Salvage therapy versus upfront autologous stem cell transplantation in multiple myeloma patients with progressive disease after first-line induction therapy

Joanna Blocka, Thomas Hielscher, Carsten Mueller-Tidow, Hartmut Goldschmidt, Jens Hillengass
Leukemia & Lymphoma 2019 August 19, : 1-10
It is a matter of debate whether myeloma patients with progressive disease (PD) after induction should receive salvage therapy or proceed directly to autologous stem cell transplantation. We performed a retrospective analysis of 1599 patients treated between 1991 and 2016 at the University Hospital of Heidelberg and other centers.
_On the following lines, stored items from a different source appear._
--- src/design/bsmh_pkg.sv ---
`timescale 1ns / 1ps
`default_nettype none
// ----------------------------------------------------------------------------
// bsmh_pkg: shared types and mix helpers for the byte stream mix hash
// Holds the accumulator triple, the pipeline word format and one mix row.
// ----------------------------------------------------------------------------
package bsmh_pkg;

  localparam int unsigned MixRows    = 9;
  localparam int unsigned BlockBytes = 12;

  // shift amount of each mix row, first row first
  localparam logic [4:0] MIX_SHIFT [MixRows] = '{
    5'd13, 5'd8, 5'd13, 5'd12, 5'd16, 5'd5, 5'd3, 5'd10, 5'd15
  };

  // which accumulator a mix row rewrites
  typedef enum logic [1:0] {
    ROLE_A,
    ROLE_B,
    ROLE_C
  } mix_role_e;

  typedef struct packed {
    logic [31:0] a;
    logic [31:0] b;
    logic [31:0] c;
  } abc_t;

  // one word traveling through the mix pipeline
  typedef struct packed {
    logic valid;  // slot holds a job
    logic blk;    // a full block was added, block mix runs
    logic fin;    // end of message, closing mix runs and hash leaves
    abc_t acc;    // accumulators under mix
    abc_t tail;   // tail words, length already folded into c
  } job_t;

  // one subtract/subtract/xor-shift row of the mix
  function automatic abc_t mix_row(input mix_role_e role, input logic [4:0] sh,
                                   input abc_t x);
    abc_t y;
    y = x;
    case (role)
      ROLE_A: begin
        y.a = x.a - x.b - x.c;
        y.a = y.a ^ (x.c >> sh);
      end
      ROLE_B: begin
        y.b = x.b - x.c - x.a;
        y.b = y.b ^ (x.a << sh);
      end
      ROLE_C: begin
        y.c = x.c - x.a - x.b;
        y.c = y.c ^ (x.b >> sh);
      end
      default: y = x;
    endcase
    return y;
  endfunction

endpackage
`default_nettype wire

--- src/design/bsmh_mix_stage.sv ---
`timescale 1ns / 1ps
`default_nettype none
// ----------------------------------------------------------------------------
// bsmh_mix_stage: one registered row of the mix
// Applies one subtract/xor/shift row to the accumulators of the word passing
// through; flags and tail words ride along unchanged.
// ----------------------------------------------------------------------------
module bsmh_mix_stage
  import bsmh_pkg::*;
#(
  parameter int unsigned Row = 0
) (
  input  wire  logic clk_i,
  input  wire  logic rst_ni,
  input  wire  logic adv_i,
  input  wire  job_t job_i,
  output job_t       job_o
);

  localparam logic [1:0] RoleCode = 2'(Row % 3);

  job_t job_d;
  job_t job_q;

  // row logic
  always_comb begin
    job_d     = job_i;
    job_d.acc = mix_row(mix_role_e'(RoleCode), MIX_SHIFT[Row], job_i.acc);
  end

  // stage register, held while the pipe stalls
  always_ff @(posedge clk_i or negedge rst_ni) begin
    if (!rst_ni) begin
      job_q <= '0;
    end else if (adv_i) begin
      job_q <= job_d;
    end
  end

  assign job_o = job_q;

endmodule
`default_nettype wire
`config.mk`:
```
export PLATFORM = sky130hd
export DESIGN_NAME = dual_adpcm_block_decoder_core_flat
export DESIGN_NICKNAME = d
export VERILOG_FILES = /design/src/hw/rtl/dadpcm_pkg.sv /design/src/hw/rtl/dadpcm_if.sv /design/src/hw/rtl/dadpcm_core.sv /design/src/hw/rtl/dadpcm_peak.sv /design/src/hw/rtl/dadpcm_fifo.sv /design/src/hw/rtl/dual_adpcm_block_decoder_core.sv /design/src/flat_wrapper.sv
export SDC_FILE = /design/constraint.sdc
export NUM_CORES = 2
export LEC_CHECK = 0
export CORE_UTILIZATION = 30
export CTS_CLUSTER_SIZE = 10
export DETAILED_ROUTE_END_ITERATION = 7
export DONT_BUFFER_PORTS = 1
export GPL_ROUTABILITY_DRIVEN = 0
export HOLD_SLACK_MARGIN = 0.08
export PLACE_DENSITY = 0.55
export RECOVER_POWER = 25
export SLEW_MARGIN = 0
export SYNTH_ARGS = -nofsm -noshare
export SYNTH_HDL_FRONTEND = slang
export SYNTH_HIERARCHICAL = 1
export SYNTH_SLANG_ARGS = --single-unit
```
`constraint.sdc`:
```
create_clock -name clk -period 38.2 [get_ports clk]
set_input_delay 5.73 -clock clk [delete_from_list [all_inputs] [get_ports clk]]
set_output_delay 5.73 -clock clk [all_outputs]
set_load 0.005 [all_outputs]
```
==> src/sv/mg3_pkg.sv <==
`timescale 1ns / 1ps
// ----------------------------------------------------------------------------
// mg3_pkg - shared types and constants of the 3x3 morphological gradient
// Pixel, column and reduction types, register indexes, result slot positions
// and the small min/max helpers used by the cells and the top level.
// ----------------------------------------------------------------------------
package mg3_pkg;

	localparam int PIX_W            = 8;
	localparam int FRAME_WIDTH_W    = 11;
	localparam int FRAME_HEIGHT_W   = 13;
	localparam int CFG_DATA_W       = 13;
	localparam int CFG_IDX_W        = 2;
	localparam int OUT_ROW_W        = 12;
	localparam int OUT_COL_W        = 10;

	localparam int DEF_MAX_WIDTH    = 1024;
	localparam int DEF_MAX_HEIGHT   = 4096;
	localparam int RST_FRAME_WIDTH  = 1024;
	localparam int RST_FRAME_HEIGHT = 4096;

	localparam int NUM_CELLS        = 3;
	localparam int NUM_SLOTS        = 4;

	// result slots of one item, in output order
	localparam int SLOT_ABOVE_LEFT  = 0;
	localparam int SLOT_ABOVE       = 1;
	localparam int SLOT_LEFT        = 2;
	localparam int SLOT_HERE        = 3;

	localparam logic [CFG_IDX_W-1:0] REG_FRAME_WIDTH  = CFG_IDX_W'(0);
	localparam logic [CFG_IDX_W-1:0] REG_FRAME_HEIGHT = CFG_IDX_W'(1);

	typedef logic [PIX_W-1:0] pixel_t;

	typedef struct packed {
		pixel_t older;
		pixel_t prev;
	} line_pair_t;

	typedef struct packed {
		pixel_t top;
		pixel_t mid;
		pixel_t bot;
		logic   top_ok;
		logic   mid_ok;
	} column_t;

	typedef struct packed {
		pixel_t lo_all;
		pixel_t hi_all;
		pixel_t lo_low;
		pixel_t hi_low;
	} col_red_t;

	typedef struct packed {
		logic row_ge1;
		logic row_ge2;
		logic col_ge1;
		logic col_ge2;
	} pos_flags_t;

	function automatic pixel_t pix_min(input pixel_t a, input pixel_t b);
		return (a < b) ? a : b;
	endfunction

	function automatic pixel_t pix_max(input pixel_t a, input pixel_t b);
		return (a > b) ? a : b;
	endfunction

endpackage

==> src/sv/mg3_cell.sv <==
`timescale 1ns / 1ps
// ----------------------------------------------------------------------------
// mg3_cell - one window column
// Holds three rows of one column, hands them to the next cell on a shift and
// gives the column min/max over all valid rows and over the lower two rows.
// ----------------------------------------------------------------------------
module mg3_cell import mg3_pkg::*; (
	input  logic     clk,
	input  logic     shift_en,
	input  column_t  col_in,
	output column_t  col_out,
	output col_red_t red
);

	column_t col_q;

	always_ff @(posedge clk) begin
		if (shift_en) begin
			col_q <= col_in;
		end
	end

	always_comb begin
		red.lo_low = col_q.mid_ok ? pix_min(col_q.mid, col_q.bot) : col_q.bot;
		red.hi_low = col_q.mid_ok ? pix_max(col_q.mid, col_q.bot) : col_q.bot;
		red.lo_all = col_q.top_ok ? pix_min(col_q.top, red.lo_low) : red.lo_low;
		red.hi_all = col_q.top_ok ? pix_max(col_q.top, red.hi_low) : red.hi_low;
	end

	assign col_out = col_q;

endmodule
==> config.mk <==
export PLATFORM = sky130hd
export DESIGN_NAME = mg3_cell
export DESIGN_NICKNAME = d
export VERILOG_FILES = /design/src/sv/mg3_pkg.sv /design/src/sv/mg3_cell.sv
export SDC_FILE = /design/constraint.sdc
export NUM_CORES = 1
export LEC_CHECK = 0
export ABC_AREA = 0
export BUFFER_PORTS_ARGS = -buffer_cell sky130_fd_sc_hd__buf_4
export CAP_MARGIN = 25
export CORE_MARGIN = 4
export CORE_UTILIZATION = 35
export DETAILED_ROUTE_END_ITERATION = 8
export GPL_TIMING_DRIVEN = 0
export HOLD_SLACK_MARGIN = 0.08
export PLACE_DENSITY = 0.71
export SLEW_MARGIN = 5
export SYNTH_ARGS = -nofsm -noshare
export SYNTH_HDL_FRONTEND = slang
export SYNTH_SLANG_ARGS = --single-unit
==> constraint.sdc <==
create_clock -name clk -period 4.3 [get_ports clk]
set_clock_uncertainty 0.1 [all_clocks]
set_input_delay 0.86 -clock clk [delete_from_list [all_inputs] [get_ports clk]]
set_output_delay 0.86 -clock clk [all_outputs]
set_load 0.005 [all_outputs]
==> impl_metrics.json, run 1 <==
{
  "status": "finished with violations",
  "violations": "negative setup slack",
  "syn_avg_cell_area_um2": 11.9,
  "p_per_area_nw_per_um2": 313,
  "crit_buf_inv": 4,
  "antenna_cells": 0,
  "worst-path-max-fanout": 8,
  "grt_pass1_wl_um": 7520,
  "crit_arrival_ns": 3.59,
  "p_total_mw": 0.953,
  "grt_setup_unrepaired": "true",
  "area_growth_pct": 68.4,
  "grt_util_all_layers": 0.152,
  "worstMarginPinSlew_ns": 0.345,
  "worst_hold_path.endpoint": "col_out[13]",
  "hold_viol": 0,
  "cap_viol_max_count": 0,
  "cts_root_buf": "clkbuf_8",
  "synthMostInstantiatedCell": "inv_1",
  "drive_gt1_frac": 0.591,
  "power_switching_mw": 0.296,
  "nets": 317,
  "hold_start": "col_in[13]",
  "fill_cells": 378,
  "yosysWarnings": 0,
  "place_hpwl_um": 3680,
  "htreeDepth": 1,
  "slowest_delay_ns": 0.46,
  "synthFlopType": "edfxtp_1",
  "fmax_mhz": 220,
  "routed_wl_um": 5160,
  "dpl-instance-area_um2": 2530,
  "core_area_um2": 4850,
  "first_pass_iters": 4,
  "period_minus_slack_ns": 4.55,
  "slew_viol_final": 0,
  "setup-violations-final": 16,
  "hold_slack_ns": 0.657,
  "yosys-top-cells-count": "inv_1 (31), edfxtp_1 (26), ha_1 (23), mux2_2 (14), mux2i_1 (14)",
  "io_pins": 86,
  "wl_per_cell_um": 15.6,
  "die_h_um": 79.8,
  "final_area_um2": 3040,
  "design.die.area_um2": 6380,
  "hold_path.class": "in2reg",
  "synth_fp_nets": 203,
  "gp_congestion": 0.758,
  "sw_frac_of_total": 0.310,
  "drtIter0Drc": 35,
  "startpoint_type": "flop",
  "grt_start_max_net_pins": 27,
  "path_cells": "ha_4, nor2b_4, o211ai_2, a21oi_4, nor2_4, buf_12, mux2_4, inv_2, ha_4, a21oi_2, nor2b_1, o21ai_1, nand4bb_1, a21oi_4, buf_12, mux2_4, buf_6",
  "cts_sinks": 26,
  "intPower_mw": 0.658,
  "path_delay_family": "compound AO/OA/AOI/OAI gates",
  "yosys.area.top_type_share": 0.432,
  "rows": 25,
  "ys_ff_latch": 26,
  "dp_cells": 304,
  "clkTransAtPathRegs_ns": 0.09,
  "share_comb_of_total_power": 0.508,
  "fp.dieW_um": 79.8,
  "grt-ovfl-total": 0,
  "start_util": 0.373,
  "cts_hold_buf": 0,
  "peakVddDrop_v": 0.000194,
  "largest_reg_flops": 26,
  "crit_path_top_delay_cell": "edfxtp_1",
  "synth_largest_area_cell": "edfxtp_1",
  "drc": 0,
  "layoutNonFillerInstCount": 331,
  "critical_path_class": "reg2out",
  "clockBufferDepth": 2,
  "timing.final.crit_share": 1.06,
  "crit_required_ns": 3.34,
  "synth_cell_types": 31,
  "seq_power_share": 0.342,
  "syn-cell-area_um2": 1810,
  "portBuffers": 85,
  "p_leak_nw": 1.43,
  "end_kind": "output pin",
  "vias_per_cell": 4.84,
  "cts_buffers": 3,
  "yosys-top-cells-area": "edfxtp_1 (43%), ha_1 (16%), mux2_2 (8.7%)",
  "grt_pass1_vias": 1586,
  "antenna_found_initial": 0,
  "hold_depth": 1,
  "num_vias": 1602,
  "pre_cts_ws_ns": -0.328,
  "syn_inst": 152,
  "setup_ws_ns": -0.248,
  "seq_area_frac_synth": 0.432,
  "async_flop_share": 0,
  "synth_edf_count": 26,
  "timing.slew.headroom": 0.764,
  "ant_nets": 0,
  "clkPwrFrac": 0.149,
  "cts_tree": "built"
}
## power by group through the flow
stage	Sequential, mW	Clock, mW	Combinational (mW)
2_1_floorplan	0.327	0	0.177
3_3_place_gp	0.331	0	0.344
3_5_place_dp	0.331	0	0.352
4_1_cts	0.325	0.145	0.463
5_1_grt	0.329	0.159	0.521
6_report	0.326	0.142	0.485
## timing repair
action / in CTS / in global routing
resized for setup: 42 / 6
endpoints found under the setup margin: 16 / 16
pin swaps: 12 / 3
buffers inserted: 18 / 7
## cells in the final DEF, fill, tap and decap left out
cell type / instances
buf_12: 4
nand4_1: 6
a21o_1: 1
ha_1: 17
o221a_4: 1
a21oi_4: 2
o21a_1: 1
inv_2: 4
mux2i_4: 3
inv_1: 27
o21ai_1: 4
nand2b_1: 1
clkbuf_8: 3
edfxtp_1: 26
mux2_2: 4
nor2_4: 1
o21ai_0: 1
nor2b_4: 2
buf_4: 97
buf_6: 10
mux2i_1: 10
mux2_4: 13
o211ai_1: 1
nor2_1: 1
nand4bb_1: 1
o31a_1: 1
nand2_1: 1
o221a_1: 1
nand3_1: 1
mux2i_2: 1
a21oi_2: 4
ha_4: 6
o31ai_1: 1
nor2b_1: 2
o211ai_2: 1
a21oi_1: 4
## through the flow
step / util / TNS (ns)
final: 0.627 / -3.61
after detailed placement: 0.522 / -4.18
after global routing: 0.627 / -5.60
after global placement: 0.522 / -3.83
after floorplan: - / 0
after CTS: 0.609 / -3.17
## cell families (layout without fill, tap and decap cells)
logic type / count (synthesis) / after routing / share of synthesized area
muxes: 31 / 31 / 0.186
and+or+nand+nor: 16 / 16 / 0.0589
buffers and inverters: 33 / 145 / 0.0734
AOI/OAI and AO/OA: 23 / 23 / 0.0907
adders and majority gates: 23 / 23 / 0.159
DFF: 26 / 26 / 0.432
## how the worst max path moves through the flow
stage	start	to	cells past startpoint
after detailed placement	col_out[11]	red[16]	16
after global placement	col_out[11]	red[16]	16
final	col_out[11]	red[28]	17
after global routing	col_out[11]	red[20]	16
after floorplan	col_out[11]	red[16]	15
after CTS	col_out[11]	red[22]	15
## metal layers
layer | global-route usage | routed length, um | vias up | part of all wire
met2 | 0.281 | 2800 | 42 | 0.54
met3 | 0.0305 | 231 | 10 | 0.045
li1 | - | - | 779 | -
met1 | 0.174 | 2040 | 771 | 0.39
met4 | 0.0473 | 91 | 0 | 0.018
met5 | 0 | 0 | - | 0
## layout make-up
type	count	area, um2	area share
clock buffer	3	41.3	0.0136
timing repair buffer	110	910	0.299
multi-input combinational	93	1100	0.361
inverter	31	116	0.0383
tap	67	83.8	0.0276
buffer	1	11.3	0.00370
sequential	26	781	0.257
Note: power is estimated with default switching activity, not from simulation.
==> inputs of run 2 (changes only) <==
Settings changed: BUFFER_PORTS_ARGS -buffer_cell sky130_fd_sc_hd__buf_4 to not set, CORE_MARGIN 4 to 3, DONT_BUFFER_PORTS set to 1, PLACE_DENSITY 0.71 to 0.56.
==> impl_metrics.json, run 2 (synthesis gave the netlist of run 1 again) <==
{
  "grt_start_max_net_pins": 27,
  "antenna_cells": 0,
  "slew_viol_final": 0,
  "seqCellArea_um2": 781,
  "cts_sinks": 26,
  "hold_slack_ns": 0.573,
  "setup_ws_ns": -0.286,
  "worst-path-max-fanout": 8,
  "hold_path.class": "in2reg",
  "dpl-instance-area_um2": 1890,
  "grt_pass1_wl_um": 6620,
  "drc": 0,
  "critical_path_class": "reg2out",
  "first_pass_iters": 4,
  "end_kind": "output pin",
  "cap_viol_max_count": 0,
  "io_pins": 86,
  "area_growth_pct": 27.6,
  "final_util": 0.476,
  "crit_arrival_ns": 3.63,
  "antenna_found_initial": 0,
  "final_area_um2": 2310,
  "place_hpwl_um": 3360,
  "wl_per_cell_um": 18.9,
  "p_per_area_nw_per_um2": 344,
  "ant_nets": 0,
  "final_cell_mix": "inv_1 (26), edfxtp_1 (26), ha_1 (15)",
  "fmax_mhz": 218,
  "clockBufferDepth": 2,
  "fill_cells": 413,
  "grt_util_all_layers": 0.140,
  "portBuffers": 0,
  "violations": "negative setup slack",
  "vias_per_cell": 5.35,
  "fp.dieW_um": 77.8,
  "peakVddDrop_v": 0.000148,
  "multi_input_area_um2": 1130,
  "setup-violations-final": 16,
  "grt-ovfl-total": 0,
  "grt_setup_unrepaired": "true",
  "layoutNonFillerInstCount": 234,
  "period_minus_slack_ns": 4.59,
  "largest_reg_flops": 26,
  "gp_congestion": 0.791,
  "design.die.area_um2": 6060,
  "timing.slew.headroom": 0.690,
  "p_leak_nw": 0.936,
  "htreeDepth": 1,
  "worstMarginPinSlew_ns": 0.461,
  "core_area_um2": 4850,
  "hold_viol": 0,
  "timing.final.crit_share": 1.07,
  "rows": 25,
  "drive_gt1_frac": 0.371,
  "startpoint_type": "flop",
  "die_h_um": 77.8,
  "status": "finished with violations",
  "clkTransAtPathRegs_ns": 0.09,
  "crit_required_ns": 3.34,
  "cts_root_buf": "clkbuf_8",
  "dp_cells": 219,
  "drtIter0Drc": 19,
  "grt_pass1_vias": 1289,
  "nets": 219,
  "setup_tns_ns": -3.57,
  "start_util": 0.373,
  "routed_wl_um": 4430,
  "cts_buffers": 3,
  "num_vias": 1251,
  "cts_tree": "built"
}
run 2: cell types whose count changed in the layout (fill, tap and decap cells not counted), moves of 2 or more:
cell / delta
mux2_4: -3
mux2_2: +3
ha_4: +2
o21ai_1: -2
buf_4: -89
ha_1: -2
buf_6: -9
run 2: where the power goes:
group          total [mW]  internal, mW  switching [mW]  leakage (nW)
sequential          0.337         0.303          0.0342         0.254
combinational       0.312         0.166           0.146         0.659
clock               0.144        0.0641          0.0798        0.0231
total               0.793         0.533           0.260         0.936
run 2: final timing paths:
kind	start	to	slack [ns]	cells past startpoint
hold / removal	col_in[10]	col_out[10]	0.57	0
setup / recovery	col_out[11]	red[16]	-0.29	14
run 2: what timing repair did:
item,CTS,global route
buffers inserted,8,4
pin swaps,12,12
hold buffers,0,0
setup endpoints to repair,16,16
resized for setup,31,11
run 2: layout make-up:
| type | instances | share of cell area |
|---|---|---|
| Multi-Input combinational cell | 93 | 0.489 |
| Sequential cell | 26 | 0.339 |
| Timing Repair Buffer | 12 | 0.0608 |
| Inverter | 31 | 0.0505 |
| Tap cell | 67 | 0.0364 |
| Clock buffer | 3 | 0.0179 |
| Buffer | 1 | 0.00488 |
| Clock inverter | 1 | 0.00163 |
run 2: per-layer routing:
metal / global-route usage / vias to the layer above / wire length, um
li1: - / 583 / -
met1: 0.147 / 620 / 1680
met2: 0.260 / 41 / 2410
met3: 0.0499 / 7 / 284
met4: 0.0391 / 0 / 61
met5: 0 / - / 0
run 2: worst max-delay path, stage by stage, from the launching register on:
cell,delay [ns]
edfxtp_1,0.52
ha_4,0.33
nor2b_4,0.13
o211ai_2,0.10
a21oi_4,0.19
o221a_1,0.22
buf_6,0.17
mux2i_4,0.29
ha_4,0.24
nor2b_4,0.11
o21a_1,0.17
o21ai_1,0.14
a21oi_1,0.10
o221a_4,0.32
mux2_4,0.32
run 2: metrics by stage:
stage | power, mW | setup slack (ns)
floorplan | 0.504 | 0.129
global placement | 0.552 | -0.210
detailed placement | 0.558 | -0.301
CTS | 0.769 | -0.295
global route | 0.840 | -0.451
finish | 0.793 | -0.286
Deepening of response through salvage therapy did not lead to better progression-free or overall survival (PD versus salvage therapy patients: HR  = 0.71, 95% CI [0.28, 1.80], p  = 0.5 and HR  = 0.77, 95% CI [0.30, 1.95], p  = 0.6, respectively), neither in patients treated with novel agents ( HR  = 0.66, 95% CI [0.23, 1.85], p  = 0.4 and HR  = 0.76, 95% CI [0.27, 2.15], p  = 0.6) nor older regimens ( HR  = 0.86, 95% CI [0.36, 2.07], p  = 0.7 and HR  = 0.8, 95% CI [0.34, 1.91], p  = 0.6). Therefore, primary nonresponders might benefit from a direct transplant rather than salvage induction, although the analyzed salvage therapy cohort was small ( n  = 23) and cytogenetics was not included in the multivariable analysis.